The gannets, meanwhile, had not multiplied to the same extent.
The young gannets were the St. Kildans' greatest delicacy and their
capture the islanders' greatest sport. As the birds lay only one egg,
and their total numbers were probably rather less than to-day, their
numbers were held severely in check. But since about 1890 the
gannet too has embarked on a period of increase—not so striking as
that of the fulmar, but none the less definite. Two quite new colonies
have been established in the Shetlands, and there has been a marked
increase in the numbers of birds in the Irish and Welsh colonies.
For the last quarter-century, the increase is in the neighbourhood
of 15 per cent. In this case, too, there seems to have been a wave
of biological increase affecting the species as a whole, in addition to
any local effects caused by the St.

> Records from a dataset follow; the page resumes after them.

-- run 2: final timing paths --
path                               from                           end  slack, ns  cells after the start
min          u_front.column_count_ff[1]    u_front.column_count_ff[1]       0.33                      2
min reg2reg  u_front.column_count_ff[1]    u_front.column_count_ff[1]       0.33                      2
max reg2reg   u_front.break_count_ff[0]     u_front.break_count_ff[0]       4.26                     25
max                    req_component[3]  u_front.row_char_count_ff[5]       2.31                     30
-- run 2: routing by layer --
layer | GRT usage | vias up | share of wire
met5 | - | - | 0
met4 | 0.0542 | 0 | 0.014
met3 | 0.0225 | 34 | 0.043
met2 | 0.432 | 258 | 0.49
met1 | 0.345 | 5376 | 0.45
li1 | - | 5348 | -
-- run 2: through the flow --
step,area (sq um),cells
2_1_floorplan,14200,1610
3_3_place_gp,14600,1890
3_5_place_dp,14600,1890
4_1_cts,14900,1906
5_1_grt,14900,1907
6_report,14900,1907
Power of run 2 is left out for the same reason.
### config.mk
export PLATFORM = sky130hd
export DESIGN_NAME = line_tokenizer_quotes_comments
export DESIGN_NICKNAME = d
export VERILOG_FILES = /design/src/rtl/lt_pkg.sv /design/src/rtl/line_tokenizer_quotes_comments.sv /design/src/rtl/lt_cfg_regs.sv /design/src/rtl/lt_step.sv /design/src/rtl/lt_out_stage.sv
export SDC_FILE = /design/constraint.sdc
export NUM_CORES = 1
export LEC_CHECK = 0
export ABC_AREA = 1
export BUFFER_PORTS_ARGS = -buffer_cell sky130_fd_sc_hd__clkbuf_2
export CAP_MARGIN = 20
export CORE_AREA = 5 5 255 257
export CTS_BUF_LIST = sky130_fd_sc_hd__clkbuf_4 sky130_fd_sc_hd__clkbuf_8
export DETAILED_ROUTE_END_ITERATION = 6
export DIE_AREA = 0 0 260 262
export PLACE_DENSITY = 0.4
export SETUP_SLACK_MARGIN = 0.15
export SKIP_CTS_REPAIR_TIMING = 1
export SLEW_MARGIN = 5
export SYNTH_ARGS = -nofsm -noshare
export SYNTH_HDL_FRONTEND = slang
export SYNTH_HIERARCHICAL = 1
export SYNTH_SLANG_ARGS = --single-unit
### constraint.sdc
create_clock -name clk -period 11.15 [get_ports clk]
set_clock_uncertainty 0.05 [all_clocks]
set_input_delay 2.23 -clock clk [delete_from_list [all_inputs] [get_ports clk]]
set_output_delay 2.23 -clock clk [all_outputs]
set_load 0.03 [all_outputs]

Kildans' changed habits.
One of the chief aims of our party was to estimate the number of
gannets on St. Kilda and two other rarely-visited breeding colonies.
This was part of the scheme organized by James Fisher and Gwynne
Vcvers for the enumeration of the world population of gannets—the
first occasion on which a complete census has been taken of any
wide-ranging wild species.
The layman may well ask how gannets are counted. The first
sight of a big colony is bewildering, and a census would seem im-
possible. However, it is eminently possible, as repeated counts by
separate observers have shown. The simplest and best method of
counting gannets is just to count them. Each observer takes a section
of cliff, and goes over it with his glasses, ledge by ledge, counting the
number of breeding pairs. One bird is always on the nest: when
both arc present they will be close together, so that a pair can be
distinguished from the separate sitters.
Direct counting, however, is difficult or impossible from the sea,
unless in a dead calm. You then have to count birds on some
especially favourable section, and estimate the proportion which this
bears to the total area occupied by nesting birds. In some cases a
photographic method is the best—telephoto photographs are taken,
and the birds counted on enlargements from them.
Experience shows that direct counts in favourable circumstances
are accurate to 2 or 3 per cent.; and it can be taken that the world
figure (which provisionally may be put at 166,000 birds) will be
accurate certainly to within 10 and probably to about 5 per cent.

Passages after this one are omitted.